時間は有限、彼女にはこの任務終了までのボーナスタイム中に、ファイネル級のすべてを味わい尽くすという使命があるからだ。
「何を言うでござるか、拙者たちはもはや一連托生でござる。拙者あれほどリーフ殿の趣味に付き合ったのでござる。今度はリーフ殿が拙者の芸に付き合い、共に折檻を受けるのでござる。」
「嫌です。てっなんで胸を揉むんですか、馬鹿ですか、変態ですかっ。」
リーフ艦長が彼女のメイドワーカーの胸を揉みしだくサスケ団長のメイドワーカーの手を掴み―――。
「この辺でござるな。」
―――チクリと肌を刺す感覚がして、リーフ艦長が一瞬でメイドワーカーの制御権だけを持っていかれた。

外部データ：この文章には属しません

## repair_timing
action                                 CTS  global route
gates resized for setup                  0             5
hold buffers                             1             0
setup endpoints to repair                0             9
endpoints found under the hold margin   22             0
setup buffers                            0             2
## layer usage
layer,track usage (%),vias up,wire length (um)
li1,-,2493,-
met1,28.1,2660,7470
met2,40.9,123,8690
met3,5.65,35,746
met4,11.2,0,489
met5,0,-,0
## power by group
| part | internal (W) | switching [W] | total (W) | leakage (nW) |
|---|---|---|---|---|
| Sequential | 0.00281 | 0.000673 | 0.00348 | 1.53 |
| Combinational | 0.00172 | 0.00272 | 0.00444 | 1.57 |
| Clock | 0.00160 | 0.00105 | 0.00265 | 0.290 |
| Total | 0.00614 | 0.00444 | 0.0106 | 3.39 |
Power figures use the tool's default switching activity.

「え?ええ?何したんですか、嘘でしょっ、メイドワーカーをコントロール出来ません。」
「これぞ忍法傀儡操りの術でござる。ニンニン。ちなみにログ上はリーフ殿の制御下でござるから、諦めて拙者の舞台にご出演するでござる。」
「嫌です。そんなおかしなことを考えずとも、ハッキングで監視装置を潰して侵入、後は目標を制圧するだけの簡単な作業じゃないですか。既に目標の有人船は固定アームがロック済みで逃げられません。
ハッキングだって、技術レベルの低い人類のセキュリティなんか、無いも同然、1秒も掛からず制圧して、制圧された事にも気づかせない程度の小細工も同時に出来ます。
なのに、なんで、なんでっ、こんな事に付き合わなきゃいけないんですかーっ!」
「ふははは、共に最高の舞台を目指すでござる!」
「お断りです、ひとりでやりなさい、司令官っ司令官?きゃー通信が繋がらない。なら、本体から・・・・嘘でしょっ、通信がブロックされてる!」
「ふははは、拙者こう見えても団長でござる。指揮権限は拙者の方が上でござれば、この程度簡単なことでござる。ニンニン。」
「なんてことするんですかっこの変態っ!司令官、みんなっ、誰でもいいから誰か気づいてー!」
「ふはははは、ないない作戦開始でござる。」
リーフ艦長の意思を無視して、彼女のメイドワーカーはサスケ団長のメイドワーカーと共に小ドックの垂直な壁を駆けあがり、天井を駆け抜けていく。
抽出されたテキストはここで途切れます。